Given $\{A_{n}\}_{n=1}^{\infty}=\{\{0\},\{0,1\},...,\{0,1,2,…\}\}$, is $\bigcap_{j \geq 1} A_j$ equal to $\{0\}$ or $\{\{0\}\}$?

Question

I am learning this wiki page, which uses sequence of sets in the definition

Suppose that ${\displaystyle \{A_{n}\}_{n=1}^{\infty }}$ is a sequence of sets. The two equivalent definitions are as follows.

Using union and intersection, define

$\liminf_{n \rightarrow \infty} A_n = \bigcup_{n \ge 1} \bigcap_{j \geq n} A_j$

...

The sequence ${A_n}$ is said to be nondecreasing if each $A_n ⊂ A_{n+1}$

the simplest example of a (monotonic increasing) sequence I can imagine is the Natural number $\{0, 1, 2, …\}$

I assume this $\{\{0\}, \{0, 1\}, ..., \{0, 1, 2, …\}\}$ is an nondecreasing sequence of sets.

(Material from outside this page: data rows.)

### src/rtl/eab_pkg.sv
package eab_pkg;

  localparam int ATAN_ENTRIES = 24;
  localparam int TURN_UNITS = 23040;
  localparam int QUARTER_UNITS = 5760;
  localparam int XY_W = 33;  // CORDIC x/y, Q.30 with headroom
  localparam int Z_W = 31;   // angle accumulator, degrees * 2^22
  localparam int SC_W = 32;  // sine/cosine, Q.30
  localparam int SUM_W = 34;
  localparam int Q14_ONE = 16384;
  localparam logic signed [XY_W-1:0] CORDIC_GAIN_Q30 = 33'sd652032874;

  // atan(2^-i) in degrees * 2^22
  localparam logic signed [Z_W-1:0] ATAN_DEG22 [ATAN_ENTRIES] = '{
    31'sd188743680, 31'sd111421900, 31'sd58872272, 31'sd29884485,
    31'sd15000234, 31'sd7507429, 31'sd3754631, 31'sd1877430,
    31'sd938729, 31'sd469366, 31'sd234683, 31'sd117342,
    31'sd58671, 31'sd29335, 31'sd14668, 31'sd7334,
    31'sd3667, 31'sd1833, 31'sd917, 31'sd458,
    31'sd229, 31'sd115, 31'sd57, 31'sd29
  };

  typedef struct packed {
    logic signed [15:0] pitch;
    logic signed [15:0] yaw;
    logic signed [15:0] roll;
  } angles_t;

  typedef struct packed {
    logic signed [15:0] forward_x;
    logic signed [15:0] forward_y;
    logic signed [15:0] forward_z;
    logic signed [15:0] right_x;
    logic signed [15:0] right_y;
    logic signed [15:0] right_z;
    logic signed [15:0] up_x;
    logic signed [15:0] up_y;
    logic signed [15:0] up_z;
  } basis_t;

  // Q.30 product, round half up
  function automatic logic signed [SC_W-1:0] mul30(input logic signed [SC_W-1:0] a,
                                                   input logic signed [SC_W-1:0] b);
    logic signed [63:0] p;
    p = (64'(a) * 64'(b)) + 64'sd536870912;
    return p[61:30];
  endfunction

  // Q.30 to Q1.14, round and clamp to +-1.0
  function automatic logic signed [15:0] to_q14(input logic signed [SUM_W-1:0] v);
    logic signed [SUM_W-1:0] r;
    r = (v + SUM_W'(32768)) >>> 16;
    if (r > SUM_W'(Q14_ONE)) r = SUM_W'(Q14_ONE);
    if (r < -SUM_W'(Q14_ONE)) r = -SUM_W'(Q14_ONE);
    return r[15:0];
  endfunction

endpackage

limit infimum is defined as

$\liminf_{n \rightarrow \infty} A_n = \bigcup_{n \ge 1} \bigcap_{j \geq n} A_j$

to understand this easily, I would like to consider $\bigcap_{j \geq 1} A_j$ first

so, is $\bigcap_{j \geq 1} A_j$ equal to

$\{0\}$

or

$\{\{0\}\}$

I think it is the last one, and I need a double-check

Answer 1

The $$\bigcap _{j\ge 1} A_j =\{0\}$$ because the only member which is common to all $A_j$ is $0$

Note that $\{0\}$ is not a member of $A_j$ so it is not a member of the intersection.